X-ray showing severe osteoarthritis (arrows) on the insides of
both knees leading to a bow-legged appearance
For younger patients there are some options with regard to surgery but ultimately a total knee replacement is often required to eliminate pain and restore movement. Osteoarthritis sometimes has no causative factors but obesity, previous injuries or surgery, joint instability, genetic or developmental abnormalities and metabolic diseases can contribute to the problem.
Rheumatoid Arthritis
Rheumatoid arthritis is a chronic inflammatory disease and can affect knee and hip joints. It is an auto-immune disease whereby cells in the body can turn on cells in the linings of joints causing pain, redness and swelling. The exact cause is poorly understood. Articular cartilage is damaged, ligaments become weak and surrounding bone can be destroyed. The ultimate result is a very worn out joint that often requires replacing. Even though rheumatoid arthritis is treated by rheumatologists and treatment can involve steroid injections and very effective modern day drugs, treatment frequently involves orthopaedic surgery.
Knee Injuries
The knee due to its complexity is a frequently injured joint especially amongst football and rugby players and athletes involved in impact activities. In addition a simple fall or a twist can cause problems that may require a surgical solution. Obviously fractures around the knee can occur and these frequently require internal fixation with plates and screws. Clearly this type of surgery is undertaken as a matter of utmost urgency. Mr Rees carries out such operations almost exclusively at Broomfield Hospital via the Accident & Emergency Department. Plain x-rays usually uncover a bony injury but CT (computer tomography) scans are also routinely used to give more accurate and detailed information about a possible fracture.
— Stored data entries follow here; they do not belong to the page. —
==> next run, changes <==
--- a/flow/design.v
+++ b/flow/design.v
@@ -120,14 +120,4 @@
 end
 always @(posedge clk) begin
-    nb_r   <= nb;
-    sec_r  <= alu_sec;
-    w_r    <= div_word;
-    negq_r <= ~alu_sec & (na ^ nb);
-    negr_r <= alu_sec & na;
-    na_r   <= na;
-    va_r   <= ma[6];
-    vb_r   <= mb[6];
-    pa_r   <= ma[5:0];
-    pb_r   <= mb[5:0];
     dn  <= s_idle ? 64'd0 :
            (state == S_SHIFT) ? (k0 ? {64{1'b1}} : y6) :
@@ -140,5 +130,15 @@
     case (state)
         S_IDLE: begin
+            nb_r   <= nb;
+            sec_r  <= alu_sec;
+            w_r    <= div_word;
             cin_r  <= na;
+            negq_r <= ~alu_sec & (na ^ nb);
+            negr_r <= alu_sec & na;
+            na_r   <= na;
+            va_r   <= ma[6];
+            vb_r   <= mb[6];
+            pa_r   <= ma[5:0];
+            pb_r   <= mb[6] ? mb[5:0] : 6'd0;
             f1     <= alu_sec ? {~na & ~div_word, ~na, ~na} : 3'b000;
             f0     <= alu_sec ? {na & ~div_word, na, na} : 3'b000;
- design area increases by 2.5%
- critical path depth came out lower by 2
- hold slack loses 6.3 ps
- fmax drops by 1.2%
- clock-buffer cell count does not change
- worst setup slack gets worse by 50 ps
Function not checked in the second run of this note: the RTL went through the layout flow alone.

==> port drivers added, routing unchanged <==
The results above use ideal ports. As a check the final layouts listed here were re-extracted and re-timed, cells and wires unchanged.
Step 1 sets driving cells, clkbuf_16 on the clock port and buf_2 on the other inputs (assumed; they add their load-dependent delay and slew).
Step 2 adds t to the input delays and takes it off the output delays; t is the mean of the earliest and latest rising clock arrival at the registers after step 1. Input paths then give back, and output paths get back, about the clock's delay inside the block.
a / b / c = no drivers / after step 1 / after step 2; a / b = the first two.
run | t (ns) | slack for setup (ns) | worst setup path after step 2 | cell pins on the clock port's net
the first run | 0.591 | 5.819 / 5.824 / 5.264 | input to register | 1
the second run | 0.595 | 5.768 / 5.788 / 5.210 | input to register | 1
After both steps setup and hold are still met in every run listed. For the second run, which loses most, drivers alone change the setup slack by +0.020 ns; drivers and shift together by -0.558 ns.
This is an optimization exercise on Yosys and OpenROAD, whose aim is small area, a short achievable clock period and few clock cycles per item, not a production implementation. Only simulation tests tie the RTL to the original design; equivalence was not proved.

garnet:
==> flow/design.v (excerpt) <==
module proc(
    i_clk    ,
    i_rstn   ,
    i_en     ,
    i_grant_rd  ,
    i_grant_wr  ,
    i_valid  ,
    i_instr ,
    i_data ,
    o_addr  ,
    o_finish ,
    o_req_rd,
    o_req_wr,
    o_ack    ,
    o_data   ,
    o_wr_size ,
    o_busy
);
==> flow/config.mk <==
export PLATFORM = sky130hd
export DESIGN_NAME = proc
export DESIGN_NICKNAME = proc
export VERILOG_FILES = /design/flow/design.v
export SDC_FILE = /design/flow/constraint.sdc
export NUM_CORES = 4
export LEC_CHECK = 0
export CAP_MARGIN = 20
export CORE_MARGIN = 2
export CORE_UTILIZATION = 55
export SLEW_MARGIN = 20
export SYNTH_HIERARCHICAL = 1
==> flow/constraint.sdc <==
create_clock -name core_clock -period 11.0 [get_ports {i_clk}]
set_input_delay 2.2000 -clock core_clock [delete_from_list [all_inputs] [get_ports {i_clk}]]
set_output_delay 2.2000 -clock core_clock [all_outputs]
set_load 0.01 [all_outputs]
standard.sh (not shown) runs the stock make flow with config.mk's settings and CLKGATE_MAP_FILE= SYNTH_SCRIPT=/design/flow/synth_recipe.tcl, a recipe that flattens the netlist after the stock synthesis.
==> flow/flow/run.sh <==
#!/bin/bash
# Own flow: the standard ORFS flow (standard.sh, unchanged synthesis), with
#  - the port buffers made as sky130_fd_sc_hd__buf_1 instead of the default delay buffer,
#  - timing repair (floorplan, CTS, global route) aiming at extra setup slack,
#  - clock tree synthesis without dummy loads.
# The make output goes to make.log; ORFS writes each step's log under orfs/logs/.
set -euo pipefail
export BUFFER_PORTS_ARGS="-buffer_cell sky130_fd_sc_hd__buf_1"
export SETUP_SLACK_MARGIN=7.3
export CTS_ARGS="-sink_clustering_enable -repair_clock_nets -sink_clustering_size 12 -sink_clustering_max_diameter 60 -buf_list {sky130_fd_sc_hd__clkbuf_8 sky130_fd_sc_hd__clkbuf_16} -dont_use_dummy_load"
bash standard.sh > make.log 2>&1
Testbench counts of garnet, summed over its fixed seeds: cycles 21,430, items 15,905.
Here is what was changed in the inputs of maple compared with garnet.
- swapping 55 for 65 in CORE_UTILIZATION
diff --git a/flow/flow/run.sh b/flow/flow/run.sh
--- a/flow/flow/run.sh
+++ b/flow/flow/run.sh
@@ -8,4 +8,4 @@
 export BUFFER_PORTS_ARGS="-buffer_cell sky130_fd_sc_hd__buf_1"
 export SETUP_SLACK_MARGIN=7.3
-export CTS_ARGS="-sink_clustering_enable -repair_clock_nets -sink_clustering_size 12 -sink_clustering_max_diameter 60 -buf_list {sky130_fd_sc_hd__clkbuf_8 sky130_fd_sc_hd__clkbuf_16} -dont_use_dummy_load"
+export CTS_ARGS="-sink_clustering_enable -repair_clock_nets -sink_clustering_size 8 -sink_clustering_max_diameter 40 -buf_list {sky130_fd_sc_hd__clkbuf_4} -dont_use_dummy_load -root_buf sky130_fd_sc_hd__clkbuf_16"
 bash standard.sh > make.log 2>&1
[summary]
- maple ended up with rreg[126]$_DFF_P_ as its worst setup path endpoint; garnet ended up with rreg[83]$_DFF_P_.
- Going from garnet to maple, sequential cell area closely matched the old numbers; detailed-route wire length decreased by 6200 um relative to the old numbers.
Input-level comparison between lagoon and maple:
- TNS_END_PERCENT: unset -> 10
diff --git a/flow/flow/run.sh b/flow/flow/run.sh
--- a/flow/flow/run.sh
+++ b/flow/flow/run.sh
@@ -7,5 +7,5 @@
 set -euo pipefail
 export BUFFER_PORTS_ARGS="-buffer_cell sky130_fd_sc_hd__buf_1"
-export SETUP_SLACK_MARGIN=7.3
-export CTS_ARGS="-sink_clustering_enable -repair_clock_nets -sink_clustering_size 8 -sink_clustering_max_diameter 40 -buf_list {sky130_fd_sc_hd__clkbuf_4} -dont_use_dummy_load -root_buf sky130_fd_sc_hd__clkbuf_16"
+export SETUP_SLACK_MARGIN=7.6
+export CTS_ARGS="-sink_clustering_enable -repair_clock_nets -sink_clustering_size 8 -sink_clustering_max_diameter 40 -buf_list {sky130_fd_sc_hd__clkbuf_4} -dont_use_dummy_load"
 bash standard.sh > make.log 2>&1
## What came out
Per the final summary, lagoon finished and its layout is clean on timing, DRC and antenna.
Going from maple to lagoon, initial cell density of the core barely changed; synthesized area barely changed.
Compared with maple, placement density in the core of lagoon is higher.
Final cycle utilization of the critical path ended up 1.4 points lower on lagoon than on maple.
maple → lagoon: via count +615, multi-input gate area in the final layout -380 um^2, standard cell area after detailed placement -about 1.3%.
Final routed wire length divided by cell count, lagoon and maple: smaller value in maple

port drivers added, routing unchanged:
The results above use ideal ports. As a check the final layouts listed here were re-extracted and re-timed, cells and wires unchanged.
Step 1 assumes that a clkbuf_16 drives the clock port and a buf_2 every other input.
Step 2 times the ports against the registers' clock, not the clock port: input delays grow and output delays shrink by t, the midpoint of the rising clock arrivals with the driver on.
Slacks: no drivers / after step 1 / after step 2; pairs: no drivers / after step 1.
| run | t, ns | slack for setup (ns) | hold slack, ns | latest minus earliest clock arrival (ns) | slew at the worst register clock pin (ns) |
|---|---|---|---|---|---|
| garnet | 0.661 | 7.078 / 7.104 / 6.442 | 0.347 / 0.347 / 0.347 | 0.093 / 0.093 | 0.06 / 0.06 |
| maple | 0.649 | 7.107 / 7.144 / 6.495 | 0.332 / 0.332 / 0.332 | 0.078 / 0.078 | 0.10 / 0.10 |
| lagoon | 0.947 | 7.260 / 7.192 / 6.347 | 0.355 / 0.355 / 0.355 | 0.138 / 0.138 | 0.10 / 0.10 |
After both steps every run listed still meets setup and hold. For lagoon, which loses most, drivers alone change the setup slack by -0.068 ns; drivers and shift together by -0.913 ns.
Background: an optimization exercise with open tools, aiming at small area, a short achievable clock period and few clock cycles. Do not read the settings as production practice.

==> inputs of run A <==
## MyDesign
module MyDesign (
  input  wire        dut_run,
  output reg         dut_busy,
  input  wire        reset_b,
  input  wire        clk,
  output wire        input_sram_write_enable,
  output wire [11:0] input_sram_write_addresss,
  output wire [15:0] input_sram_write_data,
  output reg  [11:0] input_sram_read_address,
  input  wire [15:0] input_sram_read_data,
  output reg         output_sram_write_enable,
  output reg  [11:0] output_sram_write_addresss,
  output reg  [15:0] output_sram_write_data,
  output wire [11:0] output_sram_read_address,
  input  wire [15:0] output_sram_read_data,
  output wire        scratchpad_sram_write_enable,
  output wire [11:0] scratchpad_sram_write_addresss,
  output wire [15:0] scratchpad_sram_write_data,
  output wire [11:0] scratchpad_sram_read_address,
  input  wire [15:0] scratchpad_sram_read_data,
  output wire        weights_sram_write_enable,
  output wire [11:0] weights_sram_write_addresss,
  output wire [15:0] weights_sram_write_data,
  output wire [11:0] weights_sram_read_address,
  input  wire [15:0] weights_sram_read_data
);
Settings: LEC_CHECK=0, CAP_MARGIN=20, CORE_MARGIN=2, CORE_UTILIZATION=40, PLACE_DENSITY=0.6, SETUP_SLACK_MARGIN=4.5, SLEW_MARGIN=20; clock period 8.5 ns.
run.sh (not shown) runs the stock make flow with config.mk's settings and CLKGATE_MAP_FILE= SYNTH_SCRIPT=/design/flow/synth_recipe.tcl, a recipe that flattens the netlist after the stock synthesis.
==> run D: changes against run A <==
--- a/flow/design.v
+++ b/flow/design.v
@@ -46,17 +46,17 @@
   reg [6:0]  w3m1;         
   reg [4:0]  wd;           
   reg [4:0]  prd;          
   reg i_n, i_c, i_l;
   reg a_n;
-  reg p0, p1, p2, p3, p4, p5, p6, p7;
-  reg l0, l1, l2, l3, l4, l5, l6, l7;
+  reg p0, p1, p2, p3, p4, p5, p6;
+  reg l0, l1, l2, l3, l4, l5, l6;
   reg [2:0]  wcnt;
   reg        half, wlast;
   wire [5:0] wv = nreg[6:1];
-  reg  lastcol;            
-  reg  laststrip;          
+  wire lastcol = (wd == 5'd0);
+  wire laststrip = (prd == 5'd0);
   wire [15:0] din = input_sram_read_data;
   reg  [1:0] xsel, ysel;
   reg        cin;
   reg [11:0] xop, yop;
   always @(*) begin
@@ -151,31 +151,23 @@
       S_R0S: ;
       S_END: input_sram_read_address <= 12'd0;
       default: input_sram_read_address <= anext;
     endcase
     case (sl)
-      S_BUB: begin
-        colptr <= sb; wd <= wv - 6'd1; prd <= wv - 6'd2;
-        lastcol <= 1'b0; laststrip <= (wv == 6'd2);
-      end
+      S_BUB: begin colptr <= sb; wd <= wv - 6'd1; prd <= wv - 6'd2; end
       S_P0: begin
         colptr <= colptr + 12'd1;
         if (lastcol && !laststrip) sb <= anext;
         if (lastcol && laststrip) sb <= anext;
       end
       S_P2: begin
         if (lastcol && !laststrip) colptr <= sb;
         if (lastcol && laststrip) sb <= anext;
       end
       S_P3: begin
-        if (lastcol) begin
-          wd <= wv - 6'd1; prd <= prd - 5'd1;
-          lastcol <= 1'b0; laststrip <= (prd == 5'd1);
-        end else begin
-          wd <= wd - 5'd1;
-          lastcol <= (wd == 5'd1);
-        end
+        if (lastcol) begin wd <= wv - 6'd1; prd <= prd - 5'd1; end
+        else begin wd <= wd - 5'd1; end
       end
       default: ;
     endcase
     if (a_n) begin
       nreg <= din[6:0];
@@ -228,17 +220,17 @@
       default: xs1 <= opB;
     endcase
   end
   always @(posedge clk or negedge reset_b) begin
     if (!reset_b) begin
-      p1 <= 1'b0; p2 <= 1'b0; p3 <= 1'b0; p4 <= 1'b0; p5 <= 1'b0; p6 <= 1'b0; p7 <= 1'b0;
+      p1 <= 1'b0; p2 <= 1'b0; p3 <= 1'b0; p4 <= 1'b0; p5 <= 1'b0; p6 <= 1'b0;
     end else begin
-      p1 <= p0; p2 <= p1; p3 <= p2; p4 <= p3; p5 <= p4; p6 <= p5; p7 <= p6;
+      p1 <= p0; p2 <= p1; p3 <= p2; p4 <= p3; p5 <= p4; p6 <= p5;
     end
   end
   always @(posedge clk) begin
-    l1 <= l0; l2 <= l1; l3 <= l2; l4 <= l3; l5 <= l4; l6 <= l5; l7 <= l6;
+    l1 <= l0; l2 <= l1; l3 <= l2; l4 <= l3; l5 <= l4; l6 <= l5;
   end
   reg [18:0] cs0_0, cs0_1;
   reg [18:0] cs1_0, cs1_1;
   reg [18:0] cs2_0, cs2_1;
   wire [7:0] x0_0 = xs0[23:16];
@@ -2692,33 +2684,31 @@
   assign cs2_1_d[17] = t2_421;
   assign cs2_0_d[18] = t2_422;
   assign cs2_1_d[18] = t2_423;
   always @(posedge clk) begin cs2_0 <= cs2_0_d; cs2_1 <= cs2_1_d; end
   wire [18:0] csum = cs2_0 + cs2_1;
-  reg  [6:0] vr;    
-  always @(posedge clk)
-    vr <= csum[18] ? 7'd0 : ((|csum[17:7]) ? 7'd127 : csum[6:0]);
+  wire [6:0] v = csum[18] ? 7'd0 : ((|csum[17:7]) ? 7'd127 : csum[6:0]);
   reg  [6:0] mx;
-  wire [6:0] mxv = (vr > mx) ? vr : mx;
+  wire [6:0] mxv = (v > mx) ? v : mx;
   always @(posedge clk) begin
-    if (p4) mx <= vr;
-    else if (p5 || p6) mx <= mxv;
+    if (p3) mx <= v;
+    else if (p4 || p5) mx <= mxv;
   end
   always @(posedge clk or negedge reset_b) begin
     if (!reset_b) output_sram_write_enable <= 1'b0;
-    else output_sram_write_enable <= p7 && (half || l7);
+    else output_sram_write_enable <= p6 && (half || l6);
   end
   always @(posedge clk) begin
     if (!dut_busy) begin
       half <= 1'b0;
       wlast <= 1'b0;
-    end else if (p7) begin
+    end else if (p6) begin
       if (!half) begin
         output_sram_write_data[15:8] <= {1'b0, mxv};
-        if (l7) output_sram_write_data[7:0] <= 8'd0;
+        if (l6) output_sram_write_data[7:0] <= 8'd0;
         else half <= 1'b1;
-        wlast <= l7;
+        wlast <= l6;
       end else begin
         output_sram_write_data[7:0] <= {1'b0, mxv};
         half <= 1'b0;
         wlast <= 1'b0;
       end
ABC_CLOCK_PERIOD_IN_PS = 3500   (was not set)
SETUP_SLACK_MARGIN = 5.0   (was 4.5)
==> run notes <==
                                                                       run A         run D
Outcome                                             timing/DRC/antenna clean  timing/DRC/antenna clean
Ratio of routed vias to standard cells                                 4.788         4.896
Share of final layout cell area taken by non-clock buffers            3.879%        5.657%
Worst min-delay path endpoint                                         sr1[3]        sr1[1]
Area share of the leading cell type in the synthesized netlist        32.08%        32.35%
Number of stages on the worst setup path                                  10            11
Fill cells                                                             7,848         7,695
Compound-gate portion of the synthesized area                         3.789%        3.954%
Sequential cell area                                            11,290 sq um  11,060 sq um
DP Cell Count                                                          4,141         4,088
Combined buffer and inverter count along the critical path                 2             3
Layout Cells excl Fill                                                 4,324         4,355
Minimum period implied by the final worst setup slack               4.235 ns      4.231 ns
Adder-Cell Fraction of Synth Area                                     35.95%        36.21%
HPWL Detailed                                                       64.77 mm      66.31 mm
Setup slack of the worst register-to-register path                   4.26 ns       4.27 ns
No run of this note included a check of the RTL's function; only the layout flow was run.

-- what the ideal ports hide --
No port has a modelled driver above. Below, the same layouts with a new extraction and two added sets of constraints.
Step 1 assumes that a clkbuf_16 drives the clock port and a buf_2 every other input.
Step 2 also shifts input and output timing later by t, the mid clock arrival at the registers, as if the neighbouring blocks saw the same clock.
Slacks: ideal ports / drivers / drivers and shift; pairs: ideal ports / drivers.
run | t (ns) | slack for setup (ns) | clock arrival spread, ns
run A | 0.668 | 4.265 / 4.265 / 4.265 | 0.040 / 0.040
run D | 0.679 | 4.269 / 4.269 / 4.269 | 0.042 / 0.042
After both steps setup and hold are still met in every run listed.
Three dimensional CT reconstruction of a knee joint
showing the bony outlines very clearly
However it is damage to the extensive soft tissues within the knee that can cause more subtle problems and these sometimes can be a little more difficult to immediately diagnose.
Frequently the knee swells up significantly due to bleeding, movement is restricted and weight bearing is painful or impossible. In these cases the plain x-rays may well be normal. However the menisci can be torn as mentioned above and cause problems of giving way and pain, the collateral ligaments can be stretched or torn causing pain and weakness on the sides of the knee and the cruciate ligaments can be ruptured causing instability between the femur and the tibia. In addition as a result of a nasty twisting injury of the knee the end of the thigh bone can also be forcibly squashed down on the top of the tibia causing damage to the normally smooth articular cartilage within the joint. Physiotherapy is a very important treatment modality for all knee injuries and sometimes this is all that is required. If symptoms persist then surgery is an option and recovery times will vary depending on the exact extent and nature of the injury.
In order to help outline which structures are damaged further imaging in the way of magnetic resonance imaging (MRI) is often required. This is a very safe way of gaining detailed information about the knee and takes about 20 minutes in a scanner. There are high quality MR scanners at the Chelmsford Medical Centre, the Capio Springfield Hospital and Broomfield Hospital.